▶ _BRIEF_: Each line in the data holding "block" should be listed.

▶ _EXTRACTED MATERIAL_:
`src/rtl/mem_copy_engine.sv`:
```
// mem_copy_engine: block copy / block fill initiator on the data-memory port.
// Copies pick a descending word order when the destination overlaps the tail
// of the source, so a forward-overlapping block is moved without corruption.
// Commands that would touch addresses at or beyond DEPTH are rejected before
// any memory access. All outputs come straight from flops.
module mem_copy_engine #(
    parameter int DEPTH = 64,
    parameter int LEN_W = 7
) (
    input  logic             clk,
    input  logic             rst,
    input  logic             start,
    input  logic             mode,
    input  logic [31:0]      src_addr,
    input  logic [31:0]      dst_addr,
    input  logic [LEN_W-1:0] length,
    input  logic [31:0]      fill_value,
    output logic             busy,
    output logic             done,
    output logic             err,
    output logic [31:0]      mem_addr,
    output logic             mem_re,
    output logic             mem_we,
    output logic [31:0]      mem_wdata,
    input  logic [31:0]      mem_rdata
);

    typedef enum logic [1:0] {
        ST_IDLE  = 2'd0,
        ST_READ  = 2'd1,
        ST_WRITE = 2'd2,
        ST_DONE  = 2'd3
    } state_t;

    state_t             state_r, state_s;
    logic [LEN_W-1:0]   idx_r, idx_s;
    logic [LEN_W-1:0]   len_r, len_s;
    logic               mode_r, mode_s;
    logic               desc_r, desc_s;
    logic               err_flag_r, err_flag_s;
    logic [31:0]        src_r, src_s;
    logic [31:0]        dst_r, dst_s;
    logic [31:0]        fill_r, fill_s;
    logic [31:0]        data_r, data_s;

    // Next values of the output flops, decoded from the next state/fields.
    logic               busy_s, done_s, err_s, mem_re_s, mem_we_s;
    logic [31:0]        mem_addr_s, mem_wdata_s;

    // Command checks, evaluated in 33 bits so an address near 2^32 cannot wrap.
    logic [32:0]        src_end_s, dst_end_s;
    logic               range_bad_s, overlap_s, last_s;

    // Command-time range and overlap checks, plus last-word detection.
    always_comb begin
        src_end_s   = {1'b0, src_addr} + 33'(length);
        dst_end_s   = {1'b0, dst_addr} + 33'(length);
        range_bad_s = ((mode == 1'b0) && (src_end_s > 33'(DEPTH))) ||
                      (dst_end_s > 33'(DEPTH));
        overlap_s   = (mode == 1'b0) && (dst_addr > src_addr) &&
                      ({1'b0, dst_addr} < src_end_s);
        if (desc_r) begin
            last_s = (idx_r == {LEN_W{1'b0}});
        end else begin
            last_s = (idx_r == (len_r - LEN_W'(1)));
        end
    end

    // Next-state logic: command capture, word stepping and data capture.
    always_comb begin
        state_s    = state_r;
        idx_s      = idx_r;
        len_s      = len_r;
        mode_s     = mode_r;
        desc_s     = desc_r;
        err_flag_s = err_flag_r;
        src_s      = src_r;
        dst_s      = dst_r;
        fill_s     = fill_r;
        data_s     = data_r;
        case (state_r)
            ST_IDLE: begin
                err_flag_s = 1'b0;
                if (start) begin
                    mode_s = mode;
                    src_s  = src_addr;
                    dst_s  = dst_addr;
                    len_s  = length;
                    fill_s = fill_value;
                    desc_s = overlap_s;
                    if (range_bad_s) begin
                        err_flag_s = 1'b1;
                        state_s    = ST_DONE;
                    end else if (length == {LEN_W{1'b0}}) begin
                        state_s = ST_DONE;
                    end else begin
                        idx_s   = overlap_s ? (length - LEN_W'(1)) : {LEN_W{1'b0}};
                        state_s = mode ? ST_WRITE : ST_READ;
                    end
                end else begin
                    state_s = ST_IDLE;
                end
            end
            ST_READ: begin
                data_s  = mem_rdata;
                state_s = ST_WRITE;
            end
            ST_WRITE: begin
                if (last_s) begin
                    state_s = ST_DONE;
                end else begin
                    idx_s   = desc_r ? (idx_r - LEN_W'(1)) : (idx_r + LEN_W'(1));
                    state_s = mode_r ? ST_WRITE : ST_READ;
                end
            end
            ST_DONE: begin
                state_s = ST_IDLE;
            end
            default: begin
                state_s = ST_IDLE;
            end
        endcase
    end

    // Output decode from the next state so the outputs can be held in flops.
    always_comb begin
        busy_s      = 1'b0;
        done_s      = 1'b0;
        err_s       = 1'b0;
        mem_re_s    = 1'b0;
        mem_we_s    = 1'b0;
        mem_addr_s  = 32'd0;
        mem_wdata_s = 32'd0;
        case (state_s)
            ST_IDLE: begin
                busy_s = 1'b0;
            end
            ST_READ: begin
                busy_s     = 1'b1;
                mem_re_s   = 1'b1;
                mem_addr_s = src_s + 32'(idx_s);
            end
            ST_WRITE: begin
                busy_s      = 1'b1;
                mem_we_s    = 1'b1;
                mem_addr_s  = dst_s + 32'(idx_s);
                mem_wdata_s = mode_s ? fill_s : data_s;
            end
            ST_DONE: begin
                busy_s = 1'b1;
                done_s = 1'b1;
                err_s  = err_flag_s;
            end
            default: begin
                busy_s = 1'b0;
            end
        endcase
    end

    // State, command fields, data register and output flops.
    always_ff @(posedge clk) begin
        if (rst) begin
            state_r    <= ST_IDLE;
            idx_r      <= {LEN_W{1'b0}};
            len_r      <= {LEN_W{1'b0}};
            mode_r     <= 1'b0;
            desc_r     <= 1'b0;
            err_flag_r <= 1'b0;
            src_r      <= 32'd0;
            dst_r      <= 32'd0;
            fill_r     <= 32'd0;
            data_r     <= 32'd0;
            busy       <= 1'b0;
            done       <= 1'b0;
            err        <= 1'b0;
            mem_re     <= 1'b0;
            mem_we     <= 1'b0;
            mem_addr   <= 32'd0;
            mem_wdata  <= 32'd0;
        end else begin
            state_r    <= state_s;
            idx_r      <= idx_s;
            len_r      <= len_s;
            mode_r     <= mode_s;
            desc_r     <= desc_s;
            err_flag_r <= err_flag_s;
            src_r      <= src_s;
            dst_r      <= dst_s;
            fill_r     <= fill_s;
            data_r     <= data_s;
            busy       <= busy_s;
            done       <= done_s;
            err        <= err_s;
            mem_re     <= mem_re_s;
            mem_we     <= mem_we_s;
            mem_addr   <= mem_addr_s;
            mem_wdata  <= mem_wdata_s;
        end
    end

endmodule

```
* * *
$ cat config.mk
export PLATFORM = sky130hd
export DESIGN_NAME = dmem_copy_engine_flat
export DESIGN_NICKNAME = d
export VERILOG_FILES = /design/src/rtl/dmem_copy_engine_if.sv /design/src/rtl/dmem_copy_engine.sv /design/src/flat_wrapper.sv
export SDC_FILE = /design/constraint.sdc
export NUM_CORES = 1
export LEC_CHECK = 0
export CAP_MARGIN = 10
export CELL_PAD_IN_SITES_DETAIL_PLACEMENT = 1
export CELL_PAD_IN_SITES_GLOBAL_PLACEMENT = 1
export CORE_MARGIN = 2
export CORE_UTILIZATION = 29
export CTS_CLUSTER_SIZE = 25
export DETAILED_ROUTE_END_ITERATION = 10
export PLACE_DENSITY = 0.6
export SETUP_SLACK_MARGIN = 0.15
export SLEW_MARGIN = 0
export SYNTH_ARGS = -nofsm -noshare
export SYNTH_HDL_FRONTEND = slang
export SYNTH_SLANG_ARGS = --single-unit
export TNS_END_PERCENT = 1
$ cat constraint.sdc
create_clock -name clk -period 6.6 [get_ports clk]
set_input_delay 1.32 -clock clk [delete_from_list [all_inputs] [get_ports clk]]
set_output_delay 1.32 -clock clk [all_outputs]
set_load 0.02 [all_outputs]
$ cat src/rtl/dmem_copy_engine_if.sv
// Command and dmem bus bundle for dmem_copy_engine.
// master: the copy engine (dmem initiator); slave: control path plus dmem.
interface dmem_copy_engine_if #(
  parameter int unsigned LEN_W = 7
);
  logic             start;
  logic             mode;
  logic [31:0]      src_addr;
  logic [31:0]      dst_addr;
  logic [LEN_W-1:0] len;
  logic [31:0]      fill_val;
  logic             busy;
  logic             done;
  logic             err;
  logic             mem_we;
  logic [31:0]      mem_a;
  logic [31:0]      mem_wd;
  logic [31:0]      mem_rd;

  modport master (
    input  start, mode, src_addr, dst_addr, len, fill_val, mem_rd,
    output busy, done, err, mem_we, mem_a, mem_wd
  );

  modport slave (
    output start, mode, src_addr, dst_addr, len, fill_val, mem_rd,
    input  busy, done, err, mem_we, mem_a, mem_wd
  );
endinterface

▶ _SOLUTION BELOW_:
// mem_copy_engine: block copy / block fill initiator on the data-memory port.
// of the source, so a forward-overlapping block is moved without corruption.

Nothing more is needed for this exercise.